(Stored data entries)

-------

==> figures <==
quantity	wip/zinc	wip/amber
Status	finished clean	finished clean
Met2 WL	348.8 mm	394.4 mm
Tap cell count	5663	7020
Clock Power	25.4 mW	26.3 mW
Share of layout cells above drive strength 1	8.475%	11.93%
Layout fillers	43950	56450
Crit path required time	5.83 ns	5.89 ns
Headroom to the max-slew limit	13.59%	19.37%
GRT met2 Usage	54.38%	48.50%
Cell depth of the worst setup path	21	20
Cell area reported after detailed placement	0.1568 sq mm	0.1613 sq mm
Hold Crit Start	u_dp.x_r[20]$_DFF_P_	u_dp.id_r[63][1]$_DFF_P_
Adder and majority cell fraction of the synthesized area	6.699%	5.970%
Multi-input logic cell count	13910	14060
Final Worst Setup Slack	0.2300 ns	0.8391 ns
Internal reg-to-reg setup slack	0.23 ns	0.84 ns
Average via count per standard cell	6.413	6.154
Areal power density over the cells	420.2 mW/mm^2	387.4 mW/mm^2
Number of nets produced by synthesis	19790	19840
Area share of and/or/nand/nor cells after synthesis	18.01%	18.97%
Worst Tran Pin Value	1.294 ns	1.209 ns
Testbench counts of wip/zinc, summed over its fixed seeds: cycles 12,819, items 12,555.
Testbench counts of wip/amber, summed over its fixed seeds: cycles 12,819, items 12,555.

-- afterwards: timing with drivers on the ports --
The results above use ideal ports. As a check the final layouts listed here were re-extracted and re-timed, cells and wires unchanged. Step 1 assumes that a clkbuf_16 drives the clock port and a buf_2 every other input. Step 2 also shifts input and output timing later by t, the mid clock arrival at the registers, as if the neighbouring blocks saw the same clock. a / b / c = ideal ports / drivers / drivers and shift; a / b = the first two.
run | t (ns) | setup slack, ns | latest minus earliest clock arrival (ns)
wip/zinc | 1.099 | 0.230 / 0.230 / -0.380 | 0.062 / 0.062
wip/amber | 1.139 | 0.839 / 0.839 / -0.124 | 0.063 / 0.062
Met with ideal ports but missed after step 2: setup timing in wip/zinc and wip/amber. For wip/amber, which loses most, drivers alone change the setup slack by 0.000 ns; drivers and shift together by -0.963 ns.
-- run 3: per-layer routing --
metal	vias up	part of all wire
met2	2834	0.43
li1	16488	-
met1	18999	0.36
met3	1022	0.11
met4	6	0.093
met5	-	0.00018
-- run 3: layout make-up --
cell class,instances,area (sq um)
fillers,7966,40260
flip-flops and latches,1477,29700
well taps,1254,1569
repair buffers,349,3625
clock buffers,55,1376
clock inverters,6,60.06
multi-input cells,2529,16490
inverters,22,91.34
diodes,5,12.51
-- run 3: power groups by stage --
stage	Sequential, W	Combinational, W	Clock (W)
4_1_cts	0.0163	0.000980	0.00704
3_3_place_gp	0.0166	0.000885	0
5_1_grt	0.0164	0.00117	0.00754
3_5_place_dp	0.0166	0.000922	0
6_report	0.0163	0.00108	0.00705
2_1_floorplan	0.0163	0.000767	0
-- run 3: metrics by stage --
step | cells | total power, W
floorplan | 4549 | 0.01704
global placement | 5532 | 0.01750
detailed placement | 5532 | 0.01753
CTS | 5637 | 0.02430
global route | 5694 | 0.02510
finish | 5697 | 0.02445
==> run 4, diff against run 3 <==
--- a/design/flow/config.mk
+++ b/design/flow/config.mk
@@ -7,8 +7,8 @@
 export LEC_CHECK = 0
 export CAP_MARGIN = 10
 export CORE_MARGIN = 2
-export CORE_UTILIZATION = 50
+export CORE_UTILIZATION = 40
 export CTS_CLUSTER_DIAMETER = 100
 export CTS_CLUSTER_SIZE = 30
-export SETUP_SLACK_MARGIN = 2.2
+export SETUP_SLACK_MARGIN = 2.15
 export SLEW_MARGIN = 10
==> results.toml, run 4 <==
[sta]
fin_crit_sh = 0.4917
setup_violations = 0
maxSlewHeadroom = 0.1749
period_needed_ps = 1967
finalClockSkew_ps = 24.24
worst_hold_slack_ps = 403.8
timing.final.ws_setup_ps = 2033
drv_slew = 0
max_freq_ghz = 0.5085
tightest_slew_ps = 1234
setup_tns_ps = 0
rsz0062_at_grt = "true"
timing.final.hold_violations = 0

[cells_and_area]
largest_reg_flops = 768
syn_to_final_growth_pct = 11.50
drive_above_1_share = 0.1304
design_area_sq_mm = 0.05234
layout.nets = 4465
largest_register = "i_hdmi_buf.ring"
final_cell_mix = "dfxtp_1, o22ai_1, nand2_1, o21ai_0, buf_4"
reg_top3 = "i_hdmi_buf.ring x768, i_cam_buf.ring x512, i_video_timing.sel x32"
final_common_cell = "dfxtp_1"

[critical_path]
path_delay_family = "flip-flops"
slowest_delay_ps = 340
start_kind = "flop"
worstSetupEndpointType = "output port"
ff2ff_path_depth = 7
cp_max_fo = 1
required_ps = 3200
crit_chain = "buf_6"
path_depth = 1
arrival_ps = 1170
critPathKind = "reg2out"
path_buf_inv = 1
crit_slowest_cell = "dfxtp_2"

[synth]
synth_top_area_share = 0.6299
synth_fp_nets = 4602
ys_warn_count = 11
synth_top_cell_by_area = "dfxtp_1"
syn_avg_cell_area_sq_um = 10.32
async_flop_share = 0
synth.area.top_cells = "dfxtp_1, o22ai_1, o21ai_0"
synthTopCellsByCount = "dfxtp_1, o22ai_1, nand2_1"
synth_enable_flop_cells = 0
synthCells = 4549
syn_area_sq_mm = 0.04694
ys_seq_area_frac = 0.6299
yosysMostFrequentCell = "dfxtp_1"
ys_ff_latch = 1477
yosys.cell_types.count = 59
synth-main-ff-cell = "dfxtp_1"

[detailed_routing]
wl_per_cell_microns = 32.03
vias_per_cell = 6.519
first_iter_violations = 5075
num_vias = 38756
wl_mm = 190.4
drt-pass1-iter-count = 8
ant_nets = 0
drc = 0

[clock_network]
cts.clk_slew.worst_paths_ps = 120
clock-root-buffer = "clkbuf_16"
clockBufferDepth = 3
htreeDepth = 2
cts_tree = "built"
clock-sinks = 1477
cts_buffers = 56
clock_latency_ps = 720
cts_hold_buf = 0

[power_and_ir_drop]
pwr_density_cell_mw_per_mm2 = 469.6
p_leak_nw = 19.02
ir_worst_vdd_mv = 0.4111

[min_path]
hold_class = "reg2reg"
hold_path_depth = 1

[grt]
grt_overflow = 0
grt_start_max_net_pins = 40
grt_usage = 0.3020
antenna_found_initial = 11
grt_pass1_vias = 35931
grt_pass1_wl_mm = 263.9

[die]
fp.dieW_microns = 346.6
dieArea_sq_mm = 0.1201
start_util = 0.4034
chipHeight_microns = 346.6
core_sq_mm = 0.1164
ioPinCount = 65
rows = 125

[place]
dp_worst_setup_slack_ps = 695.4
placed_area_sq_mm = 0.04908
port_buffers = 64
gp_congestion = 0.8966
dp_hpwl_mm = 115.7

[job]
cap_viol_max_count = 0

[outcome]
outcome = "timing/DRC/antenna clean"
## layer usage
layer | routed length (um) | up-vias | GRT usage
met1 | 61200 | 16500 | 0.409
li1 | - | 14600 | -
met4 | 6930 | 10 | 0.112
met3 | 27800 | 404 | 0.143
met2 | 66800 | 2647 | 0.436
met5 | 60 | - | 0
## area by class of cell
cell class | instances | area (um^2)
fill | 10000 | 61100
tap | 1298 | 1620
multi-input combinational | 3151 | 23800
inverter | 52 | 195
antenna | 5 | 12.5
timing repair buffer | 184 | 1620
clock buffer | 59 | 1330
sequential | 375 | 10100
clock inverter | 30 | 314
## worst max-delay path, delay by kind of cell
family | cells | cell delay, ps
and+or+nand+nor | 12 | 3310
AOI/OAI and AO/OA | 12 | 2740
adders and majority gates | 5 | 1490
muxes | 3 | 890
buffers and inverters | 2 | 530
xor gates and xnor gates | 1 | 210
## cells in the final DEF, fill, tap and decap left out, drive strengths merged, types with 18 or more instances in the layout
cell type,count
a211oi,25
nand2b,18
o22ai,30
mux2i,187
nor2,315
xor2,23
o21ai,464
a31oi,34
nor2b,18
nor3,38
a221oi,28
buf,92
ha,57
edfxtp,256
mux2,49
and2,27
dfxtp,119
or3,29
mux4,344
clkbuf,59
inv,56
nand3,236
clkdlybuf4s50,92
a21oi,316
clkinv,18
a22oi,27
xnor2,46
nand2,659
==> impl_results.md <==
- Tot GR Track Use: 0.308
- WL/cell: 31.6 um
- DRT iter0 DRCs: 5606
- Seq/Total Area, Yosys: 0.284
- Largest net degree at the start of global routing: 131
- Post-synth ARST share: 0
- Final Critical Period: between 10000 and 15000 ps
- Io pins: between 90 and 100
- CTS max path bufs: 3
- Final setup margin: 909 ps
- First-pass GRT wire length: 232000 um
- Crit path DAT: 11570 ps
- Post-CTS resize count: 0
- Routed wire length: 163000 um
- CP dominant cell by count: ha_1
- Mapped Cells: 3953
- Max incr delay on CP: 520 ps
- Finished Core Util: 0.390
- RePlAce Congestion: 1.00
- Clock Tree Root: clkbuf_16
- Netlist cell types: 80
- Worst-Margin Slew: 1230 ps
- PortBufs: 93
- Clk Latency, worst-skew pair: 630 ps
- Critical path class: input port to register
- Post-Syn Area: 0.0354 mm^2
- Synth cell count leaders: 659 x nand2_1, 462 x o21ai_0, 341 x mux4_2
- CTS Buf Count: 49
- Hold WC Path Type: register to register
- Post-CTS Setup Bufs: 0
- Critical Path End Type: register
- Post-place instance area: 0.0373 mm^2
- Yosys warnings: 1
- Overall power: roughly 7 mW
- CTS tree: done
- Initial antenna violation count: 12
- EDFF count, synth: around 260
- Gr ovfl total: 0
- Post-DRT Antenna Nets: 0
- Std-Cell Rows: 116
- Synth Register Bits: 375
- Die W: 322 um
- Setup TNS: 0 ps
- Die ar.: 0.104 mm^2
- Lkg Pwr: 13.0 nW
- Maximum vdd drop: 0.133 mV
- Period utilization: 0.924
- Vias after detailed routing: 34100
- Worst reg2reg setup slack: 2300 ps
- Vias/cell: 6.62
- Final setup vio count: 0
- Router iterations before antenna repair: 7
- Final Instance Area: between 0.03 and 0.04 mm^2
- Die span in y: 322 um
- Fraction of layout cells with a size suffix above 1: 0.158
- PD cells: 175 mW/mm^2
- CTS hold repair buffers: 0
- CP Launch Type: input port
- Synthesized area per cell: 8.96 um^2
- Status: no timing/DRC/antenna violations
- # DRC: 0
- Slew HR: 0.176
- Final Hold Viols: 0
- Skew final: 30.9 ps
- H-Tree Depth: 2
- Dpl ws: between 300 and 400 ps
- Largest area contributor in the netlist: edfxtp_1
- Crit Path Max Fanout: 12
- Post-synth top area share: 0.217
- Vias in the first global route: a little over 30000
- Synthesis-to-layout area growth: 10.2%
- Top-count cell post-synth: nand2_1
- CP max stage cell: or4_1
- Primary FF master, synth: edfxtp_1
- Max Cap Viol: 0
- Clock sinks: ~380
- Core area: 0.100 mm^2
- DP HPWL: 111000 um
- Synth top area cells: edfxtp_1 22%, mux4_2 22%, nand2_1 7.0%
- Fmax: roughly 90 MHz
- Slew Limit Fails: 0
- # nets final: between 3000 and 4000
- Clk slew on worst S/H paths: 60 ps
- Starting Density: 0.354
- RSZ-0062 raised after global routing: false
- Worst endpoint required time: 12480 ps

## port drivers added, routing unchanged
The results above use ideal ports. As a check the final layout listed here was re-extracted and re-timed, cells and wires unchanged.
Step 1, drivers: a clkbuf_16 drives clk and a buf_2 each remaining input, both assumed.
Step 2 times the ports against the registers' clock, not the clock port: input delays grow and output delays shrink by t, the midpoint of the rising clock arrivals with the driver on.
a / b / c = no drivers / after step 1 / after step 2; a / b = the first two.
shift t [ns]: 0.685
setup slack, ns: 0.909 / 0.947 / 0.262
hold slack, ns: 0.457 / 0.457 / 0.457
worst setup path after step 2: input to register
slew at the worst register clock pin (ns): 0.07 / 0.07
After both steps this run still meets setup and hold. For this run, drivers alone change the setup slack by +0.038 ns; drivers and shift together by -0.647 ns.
From an optimization exercise on the open Yosys and OpenROAD flow, aimed at small area, a short achievable clock period and few clock cycles; shortcuts taken in it are not production practice. Only simulation tests tie the RTL to the original design; equivalence was not proved. Power is estimated from default activity; no workload was simulated.

[design/flow/config.mk]
export PLATFORM = sky130hd
export DESIGN_NAME = hashed_key_value_table_core
export DESIGN_NICKNAME = hashed_key_value_table_core
export VERILOG_FILES = /design/flow/design.v
export SDC_FILE = /design/flow/constraint.sdc
export NUM_CORES = 4
export LEC_CHECK = 0
export CAP_MARGIN = 20
export CORE_MARGIN = 2
export CORE_UTILIZATION = 55
export CTS_CLUSTER_DIAMETER = 80
export CTS_CLUSTER_SIZE = 25
export SETUP_SLACK_MARGIN = 1.9
export SLEW_MARGIN = 20
[design/flow/constraint.sdc]
create_clock -name core_clock -period 4.5 [get_ports {clk}]
set_input_delay 0.9000 -clock core_clock [delete_from_list [all_inputs] [get_ports {clk}]]
set_output_delay 0.9000 -clock core_clock [all_outputs]
set_load 0.01 [all_outputs]
[design/flow/design.v]
package hkv_pkg;
    localparam int KEY_W   = 31;
    localparam int VALUE_W = 32;
    localparam int OP_W    = 2;
    localparam int STAT_W  = 2;
    localparam int DEFAULT_BUCKETS = 16;
    localparam int DEFAULT_WAYS    = 4;
    localparam logic [OP_W-1:0] OP_INSERT = 2'd0;
    localparam logic [OP_W-1:0] OP_READ   = 2'd1;
    localparam logic [OP_W-1:0] OP_DELETE = 2'd2;
    localparam logic [STAT_W-1:0] ST_DONE      = 2'd0;
    localparam logic [STAT_W-1:0] ST_NOT_FOUND = 2'd1;
    localparam logic [STAT_W-1:0] ST_FULL      = 2'd2;
    localparam logic [VALUE_W-1:0] VAL_MISS = 32'hFFFF_FFFF;
    localparam logic [VALUE_W-1:0] VAL_ACK  = 32'h0000_0001;
    typedef struct packed {
        logic found;
        logic have_free;
    } way_hit_t;
endpackage
import hkv_pkg::*;
module hashed_key_value_table_core
#(
    parameter int BUCKETS = DEFAULT_BUCKETS,
    parameter int WAYS    = DEFAULT_WAYS
)
(
    input  logic                      clk,
    input  logic                      rst_n,
    input  logic                      start,
    output logic                      busy,
    input  logic [OP_W-1:0]           operation,
    input  logic [KEY_W-1:0]          key,
    input  logic signed [VALUE_W-1:0] value,
    output logic                      done,
    output logic signed [VALUE_W-1:0] result_value,
    output logic                      hit,
    output logic [STAT_W-1:0]         status
);
    localparam int BW = 4;             
    localparam int TW = KEY_W - BW;    
    localparam int NW = BUCKETS * WAYS;
    logic [NW*TW-1:0]      tag_mem;      
    logic [NW*VALUE_W-1:0] val_mem;      
    logic [NW-1:0]         valid_q;
    logic               a_vld, c_vld, d_vld;
    logic [OP_W-1:0]    a_op, c_op;
    logic [KEY_W-1:0]   a_key, c_key, d_key;
    logic [VALUE_W-1:0] a_val, c_val, d_val;
    logic [BUCKETS-1:0] a_bsel;
    localparam int NG = 4;             
    localparam int GW = (TW + NG - 1) / NG;
    logic [WAYS*NG-1:0] c_part;        
    logic [WAYS-1:0]    c_kill2, c_frc2, c_v;
    logic               c_sb1, c_eq1;
    logic [WAYS-1:0]    d_ins, d_del;
    logic [NW-1:0]      d_we, d_rs;
    logic               d_k0, d_k1, d_hit, d_dl;
    logic [STAT_W-1:0]  d_st;
    logic               done_q, hit_q;
    logic [VALUE_W-1:0] res_q;
    logic [STAT_W-1:0]  st_q;
    assign busy = 1'b0;
    always_ff @(posedge clk or negedge rst_n)
    begin
        if (!rst_n)
        begin
            a_vld  <= 1'b0;
            c_vld  <= 1'b0;
            d_vld  <= 1'b0;
            done_q <= 1'b0;
        end
        else
        begin
            a_vld  <= start;
            c_vld  <= a_vld;
            d_vld  <= c_vld;
            done_q <= d_vld;
        end
    end
    always_ff @(posedge clk)
    begin
        a_op  <= operation;
        a_key <= key;
        a_val <= value;
        for (int b = 0; b < BUCKETS; b++)
            a_bsel[b] <= (key[BW-1:0] == BW'(b));
    end
    logic [WAYS*TW-1:0] a_row;
    logic [WAYS-1:0]    a_rowv;
    always_comb
    begin
        for (int w = 0; w < WAYS; w++)
        begin
            a_row[w*TW +: TW] = '0;
            a_rowv[w]         = 1'b0;
            for (int b = 0; b < BUCKETS; b++)
            begin
                a_row[w*TW +: TW] = a_row[w*TW +: TW] | (tag_mem[(b*WAYS+w)*TW +: TW] & {TW{a_bsel[b]}});
                a_rowv[w]         = a_rowv[w] | (valid_q[b*WAYS+w] & a_bsel[b]);
            end
        end
    end
    logic a_sb1, a_eq1, a_sb2, a_eq2;
    assign a_sb1 = c_vld && (a_key[BW-1:0] == c_key[BW-1:0]);
    assign a_sb2 = d_vld && (a_key[BW-1:0] == d_key[BW-1:0]);
    assign a_eq1 = (a_key == c_key);
    assign a_eq2 = (a_key == d_key);
    logic [WAYS*NG-1:0] a_part;
    logic [WAYS-1:0]    a_v, a_kill2, a_frc2;
    always_comb
    begin
        for (int w = 0; w < WAYS; w++)
            for (int g = 0; g < NG; g++)
            begin
                a_part[w*NG+g] = 1'b1;
                for (int k = g*GW; k < (g+1)*GW && k < TW; k++)
                    if (a_row[w*TW+k] != a_key[BW+k])
                        a_part[w*NG+g] = 1'b0;
                if (g == 0)
                    a_part[w*NG+g] = a_part[w*NG+g] & a_rowv[w];
            end
        a_v     = a_rowv;
        a_kill2 = '0;
        a_frc2  = '0;
        if (a_sb2)
        begin
            a_v     = (a_rowv & ~d_del) | d_ins;
            a_kill2 = d_ins | d_del;
            a_frc2  = d_ins & {WAYS{a_eq2}};
        end
    end
    always_ff @(posedge clk)
    begin
        c_op  <= a_op;
        c_key <= a_key;
        c_val <= a_val;
        c_part  <= a_part;
        c_kill2 <= a_kill2;
        c_frc2  <= a_frc2;
        c_v     <= a_v;
        c_sb1 <= a_sb1;
        c_eq1 <= a_eq1;
    end
    logic [WAYS-1:0]    c_m3, c_v3, c_free;
    logic               c_found, c_has_free;
    logic [WAYS-1:0]    c_ins, c_del, c_upd;
    logic               c_rd, c_ack, c_hit;
    logic [STAT_W-1:0]  c_st;
    logic [BUCKETS-1:0] c_bsel;
    always_comb
        for (int b = 0; b < BUCKETS; b++)
            c_bsel[b] = (c_key[BW-1:0] == BW'(b));
    logic [WAYS-1:0] c_m;
    always_comb
        for (int w = 0; w < WAYS; w++)
            c_m[w] = c_kill2[w] ? c_frc2[w] : &c_part[w*NG +: NG];
    always_comb
    begin
        c_v3 = c_v;
        c_m3 = c_m;
        if (c_sb1)
        begin
            c_v3 = (c_v & ~d_del) | d_ins;
            c_m3 = (c_m & ~d_del & ~d_ins) | (d_ins & {WAYS{c_eq1}});
        end
        c_found    = |c_m3;
        c_has_free = ~&c_v3;
        c_free     = '0;
        for (int w = WAYS - 1; w >= 0; w--)
            if (!c_v3[w])
                c_free = WAYS'(1) << w;
        c_ins = '0;
        c_del = '0;
        c_upd = '0;
        c_rd  = 1'b0;
        c_ack = 1'b0;
        c_hit = 1'b0;
        c_st  = ST_NOT_FOUND;
        if (c_vld)
        begin
            case (c_op)
                OP_INSERT:
                begin
                    if (c_found)
                    begin
                        c_upd = c_m3;
                        c_ack = 1'b1;
                        c_hit = 1'b1;
                        c_st  = ST_DONE;
                    end
                    else if (c_has_free)
                    begin
                        c_ins = c_free;
                        c_ack = 1'b1;
                        c_st  = ST_DONE;
                    end
                    else
                        c_st  = ST_FULL;
                end
                OP_READ:
                    if (c_found)
                    begin
                        c_rd  = 1'b1;
                        c_hit = 1'b1;
                        c_st  = ST_DONE;
                    end
                OP_DELETE:
                    if (c_found)
                    begin
                        c_del = c_m3;
                        c_rd  = 1'b1;
                        c_hit = 1'b1;
                        c_st  = ST_DONE;
                    end
                default: ;
            endcase
        end
    end
    always_ff @(posedge clk or negedge rst_n)
    begin
        if (!rst_n)
        begin
            d_ins <= '0;
            d_del <= '0;
            d_dl  <= 1'b0;
        end
        else
        begin
            d_ins <= c_ins;
            d_del <= c_del;
            d_dl  <= |c_del;
        end
    end
    always_ff @(posedge clk)
    begin
        d_key <= c_key;
        d_val <= c_val;
        for (int b = 0; b < BUCKETS; b++)
            for (int w = 0; w < WAYS; w++)
            begin
                d_we[b*WAYS+w] <= c_bsel[b] & (c_ins[w] | c_upd[w]);
                d_rs[b*WAYS+w] <= c_bsel[b] & c_m3[w] & c_rd;
            end
        d_k0  <= !c_rd;
        d_k1  <= !c_rd && !c_ack;
        d_hit <= c_hit;
        d_st  <= c_st;
    end
    always_ff @(posedge clk)
    begin
        for (int i = 0; i < NW; i++)
            if (d_we[i])
            begin
                tag_mem[i*TW +: TW]           <= d_key[KEY_W-1:BW];
                val_mem[i*VALUE_W +: VALUE_W] <= d_val;
            end
    end
    always_ff @(posedge clk or negedge rst_n)
    begin
        if (!rst_n)
            valid_q <= '0;
        else
            for (int i = 0; i < NW; i++)
                if (d_we[i] || (d_rs[i] && d_dl))
                    valid_q[i] <= d_we[i];
    end
    logic [VALUE_W-1:0] d_rval;
    always_comb
    begin
        d_rval = '0;
        for (int i = 0; i < NW; i++)
            d_rval = d_rval | (val_mem[i*VALUE_W +: VALUE_W] & {VALUE_W{d_rs[i]}});
    end
    always_ff @(posedge clk)
    begin
        res_q <= d_rval | {{(VALUE_W-1){d_k1}}, d_k0};
        hit_q <= d_hit;
        st_q  <= d_st;
    end
    assign done         = done_q;
    assign result_value = res_q;
    assign hit          = hit_q;
    assign status       = st_q;
endmodule
[design/flow/run.sh]
#!/bin/bash
# synth_recipe.tcl (not shown) runs the flow's synth.tcl, then flattens the netlist and writes it again
# the make line also repeats each setting of config.mk as NAME=value (left out here)
make -C /OpenROAD-flow-scripts/flow DESIGN_CONFIG=/design/flow/config.mk WORK_HOME=/design/flow/orfs CLKGATE_MAP_FILE= SYNTH_SCRIPT=/design/flow/synth_recipe.tcl finish
==> out/metrics.yaml, run 1 <==
outcome: "timing/DRC/antenna clean"
drive_gt1_share_pct: 10.62
antenna_found_initial: 47
wl_met1_microns: 203200
drtIter0Drc: 21340
firstDrtPassIters: 8
rows: 190
leakage_uw: 0.05021
async_flop_share_pct: 1.808
synth_cells: 7736
report.final.slew_viol_count: 0
hold_viol: 0
grt_remaining_overflow: 0
hold_path_class: "primary input to async pin"
synth_warnings: 1
wl_per_cell_microns: 49.58
synth_cell_types: 41
grt_first_pass_wirelength_microns: 749100
finalInstanceArea_sq_um: 162000
synthToLayoutAreaGrowth_pct: 9.732
synthesis.nets: 7807
clock_latency_ns: 0.96
worst_pin_slew_ns: 1.299
ctsRootBufferMaster: "clkbuf_16"
initial_core_util_pct: 55.20
path_class: "flip-flop to flip-flop"
fin_worst_skew_ns: 0.05266
crit_slowest_cell: "nor3_1"
slew_headroom_pct: 13.40
clock-sinks: 4260
cts_max_path_buffers: 4
cts_tree: "built"
grt_pass1_vias: 82050
h-tree-depth: 4
path_max_fanout: 28
avgSynthCellArea_sq_um: 19.08
viasPerCell: 7.813
maxUsedRoutingLayer: "met5"
clk_pin_slew_ns: 0.10
cp.required_ns: 5.31
cp.arrival_ns: 3.56
setup.worst_path.start: "d_rs[41]$_DFF_P_"
vdd_drop_max_uv: 379.8
synth_seq_area_share_pct: 83.63
die_area_sq_um: 272600
grt.total_usage_pct: 41.44
hold_buffers: 0
drcViolationCount: 0
io_buffers: 103
min_period_over_period_pct: 61.14
fmax_ghz: 0.3635
end_kind: "flip-flop"
nFillCells: 19180
power_density_nw_per_um2: 409.4
r2r-start: "d_rs[41]$_DFF_P_"
core_sq_um: 267400
min_period_ns: 2.751
endpoint: "res_q[1]$_DFF_P_"
regToRegSetupSlack_ns: 1.75
grt_max_degree: 79
rsz0062_at_grt: "yes"
synth-main-ff-cell: "edfxtp_1"
post_dp_cell_area_sq_um: 155200
wl_microns: 579500
setup_viol: 0
fin_tns_setup_ns: 0
vias: 91320
gp_congestion: 0.8734
syn_area_sq_um: 147600
cp-start-kind: "flip-flop"
cts_buffers: 201
path_cells: "buf_12 -> a22oi_1 -> nand4_1 -> nor3_1 -> nand2_1"
ys_seq_elements: 4260
r2r_cells: 5
max-cap-violations: 0
die_w_microns: 522.1
place_hpwl_microns: 298100
synth_edf_count: 3776
multiInputGateArea_sq_um: 22510
io_pins: 105
postRouteAntennaNets: 0
wl_met3_microns: 102200
layout.area.seq_sq_um: 124000
rr_endpoint: "res_q[1]$_DFF_P_"
met2WireLength_microns: 244400
worst_path_largest_cell_delay_ns: 0.65
nets: 8029
die_h_microns: 522.1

-------

WORK INSTRUCTIONS:
Copy word for word the stretch of entries above from the line that has "- Final Instance" through the line that has "- Crit Path Max Fanout: 12", both ends included, and nothing outside it.

SOLUTION TO THIS EXERCISE:
- Final Instance Area: between 0.03 and 0.04 mm^2
- Die span in y: 322 um
- Fraction of layout cells with a size suffix above 1: 0.158
- PD cells: 175 mW/mm^2
- CTS hold repair buffers: 0
- CP Launch Type: input port
- Synthesized area per cell: 8.96 um^2
- Status: no timing/DRC/antenna violations
- # DRC: 0
- Slew HR: 0.176
- Final Hold Viols: 0
- Skew final: 30.9 ps
- H-Tree Depth: 2
- Dpl ws: between 300 and 400 ps
- Largest area contributor in the netlist: edfxtp_1
- Crit Path Max Fanout: 12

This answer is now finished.